Second generation TRK inhibitors such as selitrectinib and repotrectinib have been developed to overcome resistance to first line products. However, recent clinical observations indicate that resistance to second generation of TRK inhibitors that is mediated by TRK xDFG mutations, also develops [4]. The xDFG residue maps immediately N-terminal to the DFG motif, an evolutionary conserved triad across most kinases whose orientation defines the conformational states adopted by kinases. TRK xDFG substitutions represent liability common to type I TRK inhibitors i.e., those that bind to the active protein kinase confirmation. The majority of kinase inhibitors, whether TRK or other, in the clinical to date are type I.

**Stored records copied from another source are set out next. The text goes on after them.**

[src/hw/rtl/gda_pkg.sv]
package gda_pkg;

	// Month codes for January, February and December, and the first and last day codes.
	localparam logic [3:0] MONTH_JAN = 4'd1;
	localparam logic [3:0] MONTH_FEB = 4'd2;
	localparam logic [3:0] MONTH_DEC = 4'd12;
	localparam logic [4:0] DAY_FIRST = 5'd1;
	localparam logic [4:0] DAY_LAST_DEC = 5'd31;

	// Length of the Gregorian cycle used for the leap-year rule.
	localparam int unsigned LEAP_CYCLE = 400;
	localparam int unsigned R400_W = 9;

	localparam logic [R400_W-1:0] R400_MAX = R400_W'(LEAP_CYCLE - 1);
	localparam logic [R400_W-1:0] R400_C100 = R400_W'(100);
	localparam logic [R400_W-1:0] R400_C200 = R400_W'(200);
	localparam logic [R400_W-1:0] R400_C300 = R400_W'(300);

	// The year over 400 is taken as (year / 16) / 25, the last step by a multiply
	// with ceil(2^17 / 25) and a shift by 17, exact for every dividend below 43690.
	localparam int unsigned CENTURY_SHIFT = 4;
	localparam int unsigned RECIP_W = 13;
	localparam logic [RECIP_W-1:0] RECIP_25 = 13'd5243;
	localparam int unsigned RECIP_SHIFT = 17;

	localparam logic [8:0] YEAR_DAYS = 9'd365;
	localparam logic [8:0] LEAP_YEAR_DAYS = 9'd366;
	localparam logic [4:0] FEB_LEAP_DAYS = 5'd29;

	localparam logic [4:0] MONTH_LEN [12] = '{
		5'd31, 5'd28, 5'd31, 5'd30, 5'd31, 5'd30,
		5'd31, 5'd31, 5'd30, 5'd31, 5'd30, 5'd31
	};

	// Days in the months before the given one, in a common year.
	localparam logic [8:0] CUM_DAYS [12] = '{
		9'd0, 9'd31, 9'd59, 9'd90, 9'd120, 9'd151,
		9'd181, 9'd212, 9'd243, 9'd273, 9'd304, 9'd334
	};

	typedef enum logic [2:0] {
		S_IDLE,
		S_MOD,
		S_CLAMP,
		S_SUM,
		S_YEAR,
		S_MONTH,
		S_DONE
	} state_t;

	typedef struct packed {
		logic load;
		logic mod_step;
		logic clamp;
		logic sum;
		logic year_step;
		logic month_step;
	} cmd_t;

	typedef struct packed {
		logic year_fits;
		logic year_last;
		logic month_fits;
	} stat_t;

	// Leap test from the year modulo 400.
	function automatic logic is_leap(input logic [R400_W-1:0] r);
		logic by4;
		logic century;
		begin
			by4 = (r[1:0] == 2'd0);
			century = (r == R400_C100) || (r == R400_C200) || (r == R400_C300);
			return by4 && !century;
		end
	endfunction

	// Length of month m (1..12).
	function automatic logic [4:0] month_days(input logic [3:0] m, input logic leap);
		logic [3:0] idx;
		begin
			idx = m - 4'd1;
			if (m == MONTH_FEB && leap)
				return FEB_LEAP_DAYS;
			return MONTH_LEN[idx];
		end
	endfunction

	// Days in the months before month m (1..12) of the year.
	function automatic logic [8:0] days_before(input logic [3:0] m, input logic leap);
		logic [3:0] idx;
		begin
			idx = m - 4'd1;
			if (leap && m > MONTH_FEB)
				return CUM_DAYS[idx] + 9'd1;
			return CUM_DAYS[idx];
		end
	endfunction

endpackage
$ cat src/rtl/core/cau_pkg.sv
// Shared types and constants for the complex arithmetic unit.
// No dependencies.
package cau_pkg;

    typedef enum logic [1:0] {
        MODE_ADD = 2'd0,
        MODE_SUB = 2'd1,
        MODE_MUL = 2'd2,
        MODE_DIV = 2'd3
    } mode_t;

    // Quotient bits kept by the divider: 33 value bits plus one overflow bit.
    localparam int CAU_QW        = 34;
    localparam int CAU_DIV_STEPS = 34;
    // Accept edge to the edge that takes the result.
    localparam int CAU_LATENCY   = 39;

    // Control that travels beside the data through prep and divider stages.
    typedef struct packed {
        logic valid;
        logic is_div;
        logic dz;
        logic neg_re;
        logic neg_im;
    } cau_ctrl_t;

endpackage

Importantly for the design of novel inhibitors, xDFG substitutions appear to represent a potential biomarker for sensitivity to type II inhibitors i.e., drugs that bind to and stabilize the inactive conformations of TRK kinases and prevent their transition into the active state. Some of the multikinase inhibitors in the clinic (e.g., cabozantinib and ponatinib) are type II inhibitors and have been shown to reverse xDFG substitutions mediated resistance.

References

  1. Cocco E, Scaltriti M, Drilon A. NTRK fusion-positive cancers and TRK inhibitor therapy. Nat Rev Clin Oncol 2018; 15: 731-747.

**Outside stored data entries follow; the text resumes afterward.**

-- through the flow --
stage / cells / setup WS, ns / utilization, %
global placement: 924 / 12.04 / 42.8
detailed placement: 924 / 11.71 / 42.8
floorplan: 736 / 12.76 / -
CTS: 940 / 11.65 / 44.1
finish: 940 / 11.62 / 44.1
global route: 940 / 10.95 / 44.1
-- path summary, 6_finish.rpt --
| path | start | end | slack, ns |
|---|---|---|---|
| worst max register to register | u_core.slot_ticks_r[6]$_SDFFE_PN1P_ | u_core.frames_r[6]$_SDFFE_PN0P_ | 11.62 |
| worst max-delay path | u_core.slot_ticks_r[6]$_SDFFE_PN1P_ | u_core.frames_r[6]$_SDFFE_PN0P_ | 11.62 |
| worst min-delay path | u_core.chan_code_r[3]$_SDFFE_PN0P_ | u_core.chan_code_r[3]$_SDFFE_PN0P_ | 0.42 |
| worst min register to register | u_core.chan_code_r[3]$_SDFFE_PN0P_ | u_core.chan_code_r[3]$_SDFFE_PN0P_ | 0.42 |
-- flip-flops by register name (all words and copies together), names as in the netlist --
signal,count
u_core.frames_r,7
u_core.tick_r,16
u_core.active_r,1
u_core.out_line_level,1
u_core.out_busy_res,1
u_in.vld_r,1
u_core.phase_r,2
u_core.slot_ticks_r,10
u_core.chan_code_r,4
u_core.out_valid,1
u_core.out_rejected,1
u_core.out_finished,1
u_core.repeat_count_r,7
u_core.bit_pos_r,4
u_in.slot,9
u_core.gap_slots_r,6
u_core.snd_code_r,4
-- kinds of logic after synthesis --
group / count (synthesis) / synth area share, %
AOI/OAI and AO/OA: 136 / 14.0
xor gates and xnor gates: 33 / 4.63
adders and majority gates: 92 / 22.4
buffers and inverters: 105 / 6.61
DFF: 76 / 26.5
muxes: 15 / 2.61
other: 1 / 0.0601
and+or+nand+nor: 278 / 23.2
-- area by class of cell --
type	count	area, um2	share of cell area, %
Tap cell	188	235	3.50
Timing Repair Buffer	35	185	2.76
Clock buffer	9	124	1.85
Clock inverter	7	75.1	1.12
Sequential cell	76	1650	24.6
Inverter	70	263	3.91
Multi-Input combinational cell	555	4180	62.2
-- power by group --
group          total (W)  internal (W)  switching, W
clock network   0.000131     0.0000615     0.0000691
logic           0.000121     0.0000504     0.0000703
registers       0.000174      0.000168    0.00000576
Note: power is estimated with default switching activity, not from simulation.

  2. Russo M, Misale S, Wei G et al. Acquired Resistance to the TRK Inhibitor Entrectinib in Colorectal Cancer. Cancer Discov 2016; 6: 36-44.
  3. Cocco E, Kulick A, Misale S et al. Resistance to TRK inhibition mediated by convergent MAP kinase pathway activation. AACR Annual Meeting, March 29-April 3, 2019, Atlanta, Georgia 2019; Abstract LB-118 / 13.
  4. Cocco E, Lee JE, Kannan S, Schram AM, Won HH, Shifman S, Kulick A, Baldino L, Toska E, Arruabarrena-Aristorena A, Kittane S, Wu F, Cai Y, Arena S, Mussolin B, Kannan R, Vasan N, Gorelick AN, Berger MF, Novoplansky O, Jagadeeshan S, Liao Y, Rix U, Misale S, Taylor BS, Bardelli A, Hechtman JF, Hyman DM, Elkabets M, de Stanchina E, Verma CS, Ventura A, Drilon A, Scaltriti M. TRK xDFG Mutations Trigger a Sensitivity Switch from Type I to II Kinase Inhibitors. Cancer Discov. 2021; 11(1):126-141.